**Required work**
In the records below, how many lines hold the string "localparam"? Give only the number.

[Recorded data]
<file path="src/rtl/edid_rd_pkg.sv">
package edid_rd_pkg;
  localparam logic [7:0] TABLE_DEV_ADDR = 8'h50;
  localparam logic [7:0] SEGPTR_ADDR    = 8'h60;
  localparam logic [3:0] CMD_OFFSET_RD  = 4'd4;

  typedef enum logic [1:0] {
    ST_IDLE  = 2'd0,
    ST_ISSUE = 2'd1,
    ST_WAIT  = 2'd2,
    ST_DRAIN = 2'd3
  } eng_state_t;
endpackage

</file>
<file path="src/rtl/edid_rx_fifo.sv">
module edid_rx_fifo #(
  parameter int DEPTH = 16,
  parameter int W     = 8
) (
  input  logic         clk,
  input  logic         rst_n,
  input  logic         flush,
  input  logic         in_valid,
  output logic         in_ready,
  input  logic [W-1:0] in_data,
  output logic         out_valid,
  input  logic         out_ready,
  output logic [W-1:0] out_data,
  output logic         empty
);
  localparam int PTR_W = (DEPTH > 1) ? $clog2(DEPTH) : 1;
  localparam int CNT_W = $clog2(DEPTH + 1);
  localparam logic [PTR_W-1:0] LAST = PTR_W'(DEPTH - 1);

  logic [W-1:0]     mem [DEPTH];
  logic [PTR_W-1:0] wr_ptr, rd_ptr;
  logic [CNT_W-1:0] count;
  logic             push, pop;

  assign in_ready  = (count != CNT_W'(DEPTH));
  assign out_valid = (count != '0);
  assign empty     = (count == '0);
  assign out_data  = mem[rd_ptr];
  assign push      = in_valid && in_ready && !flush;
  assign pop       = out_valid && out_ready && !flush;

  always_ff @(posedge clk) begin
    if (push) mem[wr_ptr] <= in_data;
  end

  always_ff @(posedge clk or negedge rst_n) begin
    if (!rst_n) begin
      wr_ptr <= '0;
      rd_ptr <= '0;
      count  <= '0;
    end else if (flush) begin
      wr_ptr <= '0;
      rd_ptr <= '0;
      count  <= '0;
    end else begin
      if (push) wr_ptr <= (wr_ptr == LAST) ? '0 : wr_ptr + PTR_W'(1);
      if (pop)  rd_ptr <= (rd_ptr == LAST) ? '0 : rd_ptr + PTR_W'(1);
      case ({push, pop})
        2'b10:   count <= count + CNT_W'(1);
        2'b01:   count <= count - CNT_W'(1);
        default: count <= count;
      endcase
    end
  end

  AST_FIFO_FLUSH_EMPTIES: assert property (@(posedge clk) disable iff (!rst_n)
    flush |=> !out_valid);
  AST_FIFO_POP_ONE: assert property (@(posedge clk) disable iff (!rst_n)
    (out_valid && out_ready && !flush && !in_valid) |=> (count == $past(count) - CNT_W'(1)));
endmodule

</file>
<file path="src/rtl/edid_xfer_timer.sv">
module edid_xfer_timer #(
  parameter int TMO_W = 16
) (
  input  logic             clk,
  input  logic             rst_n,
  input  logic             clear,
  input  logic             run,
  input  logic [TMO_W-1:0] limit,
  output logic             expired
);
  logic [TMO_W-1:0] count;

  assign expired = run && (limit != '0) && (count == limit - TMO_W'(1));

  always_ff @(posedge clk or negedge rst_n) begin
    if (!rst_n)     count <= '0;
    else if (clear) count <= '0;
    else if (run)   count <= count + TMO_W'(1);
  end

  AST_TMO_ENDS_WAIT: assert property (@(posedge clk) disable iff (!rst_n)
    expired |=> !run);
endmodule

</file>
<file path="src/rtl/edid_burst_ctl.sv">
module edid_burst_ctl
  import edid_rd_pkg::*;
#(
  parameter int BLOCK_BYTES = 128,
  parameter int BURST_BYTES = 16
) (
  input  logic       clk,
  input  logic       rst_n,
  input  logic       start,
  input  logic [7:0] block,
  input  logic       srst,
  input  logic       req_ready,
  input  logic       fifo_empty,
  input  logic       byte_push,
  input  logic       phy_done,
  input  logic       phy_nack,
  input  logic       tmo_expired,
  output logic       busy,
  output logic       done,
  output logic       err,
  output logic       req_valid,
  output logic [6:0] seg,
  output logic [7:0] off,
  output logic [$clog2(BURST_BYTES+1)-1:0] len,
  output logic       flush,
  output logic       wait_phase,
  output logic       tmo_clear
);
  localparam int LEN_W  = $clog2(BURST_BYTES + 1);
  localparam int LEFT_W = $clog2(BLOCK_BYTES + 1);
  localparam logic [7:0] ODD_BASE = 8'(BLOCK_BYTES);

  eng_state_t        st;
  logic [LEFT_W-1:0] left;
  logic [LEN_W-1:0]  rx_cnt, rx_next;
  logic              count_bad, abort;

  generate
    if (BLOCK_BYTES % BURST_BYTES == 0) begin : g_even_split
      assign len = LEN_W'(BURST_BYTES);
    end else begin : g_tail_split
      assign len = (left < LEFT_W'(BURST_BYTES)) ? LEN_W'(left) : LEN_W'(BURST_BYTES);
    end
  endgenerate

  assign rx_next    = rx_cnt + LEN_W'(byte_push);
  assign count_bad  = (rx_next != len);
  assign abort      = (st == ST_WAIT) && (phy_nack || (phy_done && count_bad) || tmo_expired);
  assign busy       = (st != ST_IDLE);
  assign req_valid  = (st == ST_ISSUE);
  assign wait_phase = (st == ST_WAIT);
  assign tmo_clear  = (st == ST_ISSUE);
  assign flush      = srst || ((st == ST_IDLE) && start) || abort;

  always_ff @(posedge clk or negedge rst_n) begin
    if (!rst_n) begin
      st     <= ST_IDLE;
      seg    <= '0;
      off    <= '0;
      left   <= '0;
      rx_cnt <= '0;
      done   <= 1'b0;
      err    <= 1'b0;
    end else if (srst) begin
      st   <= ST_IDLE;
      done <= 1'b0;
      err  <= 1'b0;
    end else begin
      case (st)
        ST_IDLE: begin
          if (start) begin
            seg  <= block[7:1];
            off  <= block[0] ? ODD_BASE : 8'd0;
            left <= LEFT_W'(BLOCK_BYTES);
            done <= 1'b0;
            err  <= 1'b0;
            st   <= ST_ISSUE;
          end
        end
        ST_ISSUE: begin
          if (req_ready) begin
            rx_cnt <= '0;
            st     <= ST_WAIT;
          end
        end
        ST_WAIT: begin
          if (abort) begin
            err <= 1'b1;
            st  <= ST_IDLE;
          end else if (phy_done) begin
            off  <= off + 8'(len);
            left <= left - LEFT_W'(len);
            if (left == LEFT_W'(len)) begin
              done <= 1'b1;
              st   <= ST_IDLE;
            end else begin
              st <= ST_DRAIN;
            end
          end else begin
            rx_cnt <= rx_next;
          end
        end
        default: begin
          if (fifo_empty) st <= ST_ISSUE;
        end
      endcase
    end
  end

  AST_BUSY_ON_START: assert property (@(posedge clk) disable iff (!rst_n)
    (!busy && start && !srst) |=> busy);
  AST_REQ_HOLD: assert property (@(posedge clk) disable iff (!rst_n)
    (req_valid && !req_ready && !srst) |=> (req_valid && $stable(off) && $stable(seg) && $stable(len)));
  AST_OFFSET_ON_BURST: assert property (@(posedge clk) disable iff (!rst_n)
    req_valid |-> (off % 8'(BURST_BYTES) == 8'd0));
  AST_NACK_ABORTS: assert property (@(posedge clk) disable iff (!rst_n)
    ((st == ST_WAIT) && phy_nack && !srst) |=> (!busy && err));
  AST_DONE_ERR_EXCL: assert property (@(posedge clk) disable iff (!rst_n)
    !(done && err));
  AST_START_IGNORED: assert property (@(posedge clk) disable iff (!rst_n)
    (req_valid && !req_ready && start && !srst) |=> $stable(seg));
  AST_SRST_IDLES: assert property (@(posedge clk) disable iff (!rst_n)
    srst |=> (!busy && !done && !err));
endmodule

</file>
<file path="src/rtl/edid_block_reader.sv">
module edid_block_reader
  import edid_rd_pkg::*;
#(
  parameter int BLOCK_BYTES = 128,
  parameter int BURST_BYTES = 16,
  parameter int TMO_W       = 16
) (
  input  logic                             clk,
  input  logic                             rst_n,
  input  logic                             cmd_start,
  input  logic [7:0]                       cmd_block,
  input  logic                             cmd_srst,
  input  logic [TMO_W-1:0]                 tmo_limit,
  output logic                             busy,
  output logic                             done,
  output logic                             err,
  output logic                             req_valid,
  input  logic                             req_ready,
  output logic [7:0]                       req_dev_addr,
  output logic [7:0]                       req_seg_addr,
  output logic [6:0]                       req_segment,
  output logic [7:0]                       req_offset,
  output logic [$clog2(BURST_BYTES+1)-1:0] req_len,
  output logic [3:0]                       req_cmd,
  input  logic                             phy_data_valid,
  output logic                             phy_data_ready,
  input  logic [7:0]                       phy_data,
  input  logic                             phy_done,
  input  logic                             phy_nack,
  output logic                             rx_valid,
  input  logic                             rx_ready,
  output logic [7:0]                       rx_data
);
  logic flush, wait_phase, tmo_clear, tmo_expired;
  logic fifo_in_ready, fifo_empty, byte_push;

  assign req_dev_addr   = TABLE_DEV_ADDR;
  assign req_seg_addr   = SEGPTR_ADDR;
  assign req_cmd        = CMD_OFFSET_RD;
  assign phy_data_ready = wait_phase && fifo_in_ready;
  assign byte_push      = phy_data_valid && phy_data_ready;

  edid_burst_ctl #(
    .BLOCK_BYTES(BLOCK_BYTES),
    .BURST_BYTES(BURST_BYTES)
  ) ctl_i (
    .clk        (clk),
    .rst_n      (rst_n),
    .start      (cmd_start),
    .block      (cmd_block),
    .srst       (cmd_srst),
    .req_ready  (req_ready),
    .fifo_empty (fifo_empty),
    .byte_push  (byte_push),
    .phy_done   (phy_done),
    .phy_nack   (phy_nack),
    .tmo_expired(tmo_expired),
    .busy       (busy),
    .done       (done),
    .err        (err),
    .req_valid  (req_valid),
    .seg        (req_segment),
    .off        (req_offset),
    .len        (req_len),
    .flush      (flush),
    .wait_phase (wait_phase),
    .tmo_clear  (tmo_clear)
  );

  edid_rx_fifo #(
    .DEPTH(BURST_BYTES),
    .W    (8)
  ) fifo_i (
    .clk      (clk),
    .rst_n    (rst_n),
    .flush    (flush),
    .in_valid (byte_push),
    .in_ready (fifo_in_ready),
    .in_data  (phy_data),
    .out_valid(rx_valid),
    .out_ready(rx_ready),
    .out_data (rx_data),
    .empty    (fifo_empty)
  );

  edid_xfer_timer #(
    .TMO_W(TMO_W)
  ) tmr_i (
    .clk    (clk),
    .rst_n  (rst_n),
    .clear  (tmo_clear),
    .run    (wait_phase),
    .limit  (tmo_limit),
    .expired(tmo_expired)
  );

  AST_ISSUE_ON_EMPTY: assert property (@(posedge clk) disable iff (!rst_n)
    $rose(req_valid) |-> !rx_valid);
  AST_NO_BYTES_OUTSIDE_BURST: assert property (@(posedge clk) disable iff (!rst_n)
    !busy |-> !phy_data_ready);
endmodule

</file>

**Task response**
9